The term we should be using is "locally adapted". Too much xenophobia and black-and-white viewpoints when we start using terms like "native".
Living in South Devon we see an awful lot of Buckfast-derived stocks, and to be honest the local, indigenous, native, mongrel, call-it-what-you-will bee is more than a bit Buckfasty. I suppose that was the intention of the Buckfast strain - something suited to the beekeeper and the local climate/forage. Is it a surprise that elements have survived in the wild? No. They are the locally-adapted elements.
People seem to think Buckfast is some strange little place on Mars, totally unrelated to the British climate. Perhaps they've forgotten that it is a place as well as a brand. Actually, Buckfast is a small damp village under the southern reaches of Dartmoor, and Br. Adam's bees were kept up on the moors, principally for a heather crop. It often puzzles me when I'm up there peering through the fog and drizzle and bracing myself against the wind that beekeepers from the wetter, windier areas of the country discount Buckfast out of hand as unsuited to their climate.
Similarly these "NZ bees" are in fact north European Carnicas raised in NZ for reasons of climate and timing. The selection and breeding was done in Germany, NZ is just acting as an incubator and mating station. It may suit some to keep referring to them as NZ since it makes them sound more foreign; others may not be aware of their true origin.

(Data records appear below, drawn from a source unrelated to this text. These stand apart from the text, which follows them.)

==> run a <==
## CONV
module  CONV(
	input				clk,
	input				rst_n,
	input 				mode,
	input       		in_valid,
	output reg			out_valid,
	output 		[13:0] 	AWADDR,
	output		 [7:0] 	AWLEN,
	output 				AWVALID,
	input 				AWREADY,
	output reg  [31:0]	WDATA,
	output 				WVALID,
	input 				WREADY,
	output 		[13:0] 	ARADDR,
	output 		 [7:0] 	ARLEN,
	output 				ARVALID,
	input 				ARREADY,
	input		[31:0] 	RDATA,
	input 				RVALID,
	output reg			RREADY
);
==> flow/config.mk <==
export PLATFORM = sky130hd
export DESIGN_NAME = CONV
export DESIGN_NICKNAME = CONV
export VERILOG_FILES = /design/flow/design.v
export SDC_FILE = /design/flow/constraint.sdc
export NUM_CORES = 4
export LEC_CHECK = 0
export ABC_AREA = 1
export CAP_MARGIN = 15
export CELL_PAD_IN_SITES_DETAIL_PLACEMENT = 1
export CORE_ASPECT_RATIO = 0.52
export CORE_MARGIN = 2
export CORE_UTILIZATION = 26
export CTS_CLUSTER_DIAMETER = 335
export GPL_ROUTABILITY_DRIVEN = 1
export MAX_ROUTING_LAYER = met4
export MIN_ROUTING_LAYER = met1
export PLACE_DENSITY_LB_ADDON = 0.27
export SETUP_SLACK_MARGIN = 0.73
export SLEW_MARGIN = 20
==> flow/constraint.sdc <==
create_clock -name core_clock -period 12.4 [get_ports {clk}]
set_input_delay 2.4800 -clock core_clock [delete_from_list [all_inputs] [get_ports {clk}]]
set_output_delay 2.4800 -clock core_clock [all_outputs]
set_load 0.01 [all_outputs]
run.sh (not shown) runs the stock make flow with config.mk's settings and CLKGATE_MAP_FILE=.
==> inputs of run b, as changes to run a <==
Settings changed: ABC_AREA 1 to not set, CAP_MARGIN 15 to 20, CELL_PAD_IN_SITES_DETAIL_PLACEMENT 1 to not set, CORE_ASPECT_RATIO 0.52 to not set, CORE_UTILIZATION 26 to 68, CTS_CLUSTER_DIAMETER 335 to not set, GPL_ROUTABILITY_DRIVEN 1 to not set, MAX_ROUTING_LAYER met4 to not set, MIN_ROUTING_LAYER met1 to not set, PLACE_DENSITY_LB_ADDON 0.27 to not set, SETUP_SLACK_MARGIN 0.73 to not set.
==> flow/constraint.sdc (replaced) <==
create_clock -name core_clock -period 6.74 [get_ports {clk}]
set_input_delay 1.3480 -clock core_clock [delete_from_list [all_inputs] [get_ports {clk}]]
set_output_delay 1.3480 -clock core_clock [all_outputs]
set_load 0.01 [all_outputs]
==> inputs of run c, as changes to run a <==
Settings changed: ABC_AREA 1 to not set, CAP_MARGIN 15 to 20, CELL_PAD_IN_SITES_DETAIL_PLACEMENT 1 to not set, CORE_ASPECT_RATIO 0.52 to not set, CORE_UTILIZATION 26 to 40, CTS_CLUSTER_DIAMETER 335 to not set, GPL_ROUTABILITY_DRIVEN 1 to not set, MIN_ROUTING_LAYER met1 to not set, PLACE_DENSITY_LB_ADDON 0.27 to not set, SETUP_SLACK_MARGIN 0.73 to not set.
==> flow/constraint.sdc (replaced) <==
create_clock -name core_clock -period 4.31 [get_ports {clk}]
set_input_delay 0.8620 -clock core_clock [delete_from_list [all_inputs] [get_ports {clk}]]
set_output_delay 0.8620 -clock core_clock [all_outputs]
set_load 0.01 [all_outputs]
==> results <==
	run c	run a	run b
Outcome	failed layout checks	finished clean	failed layout checks
Violated checks	negative setup slack	-	negative setup slack
Hold Path Origin	-	product[3]$_DFFE_PN0P_	product[9]$_DFFE_PN0P_
Number of setup buffers added after CTS	32	0	55
Placer Congestion	0.933	0.986	0.988
Unrepaired setup endpoints after global routing	true	false	true
Clock insertion delay at the later pin of the skew report	450 ps	510 ps	440 ps
Fraction of standard cell area in multi-input logic	0.617	0.634	0.630
Fraction of synthesized cell area taken by the top area cell type	0.264	0.257	0.264
Number of buffers created by CTS	17	25	17
Critical Path Slowest Stage Cell	sky130_fd_sc_hd__fa_2	sky130_fd_sc_hd__nand2_1	sky130_fd_sc_hd__fa_1
Post-detailed-route via-to-cell ratio	5.34	4.84	6.37
Die height	250 um	227 um	193 um
Post-synthesis area per instance	8.39 um2	7.24 um2	8.39 um2
TNS Setup	-72040 ps	0 ps	-10610 ps
Global-route track usage on met1	0.315	0.319	0.520
Count of plain and timing-repair buffers in the layout	497	113	450
Multi-In Gates	2098	2437	2098
Post-layout minimum cycle time	7240 ps	10040 ps	7600 ps
Last element of the critical path	product[33]$_DFFE_PN0P_	product[29]$_DFFE_PN0P_	product[34]$_DFFE_PN0P_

One day somebody at BIBBA will have a light-bulb moment and send Amm breeding stock across to somewhere like NZ, so that suddenly Amm queens can be cheap, plentiful, and most importantly available in quantity at the right time of the year in the UK. If that ever does happen, I shall be sat on the sidelines (as a member) with a giant bucket of popcorn, watching the hand-wringing, soul-searching and semantic wrangling as they try to work out whether these imports are acceptable "native" Amm or some Antipodean aberration. "The morphometry says 'yes', but the heart says 'no'. We want to promote Amm, but we don't want to promote
that Amm." Priceless
See it's not black and white; no strain is wholly good or wholly bad. There's a lot of emotional capital tied up in wanting the "native" bee to exist, and for it to be the best. Just because Amm has been here a long time doesn't mean that it will be the best, rather it means that it won't be the worst. Just because imported genes change the balance of the gene pool, it doesn't mean it always changes for the worse.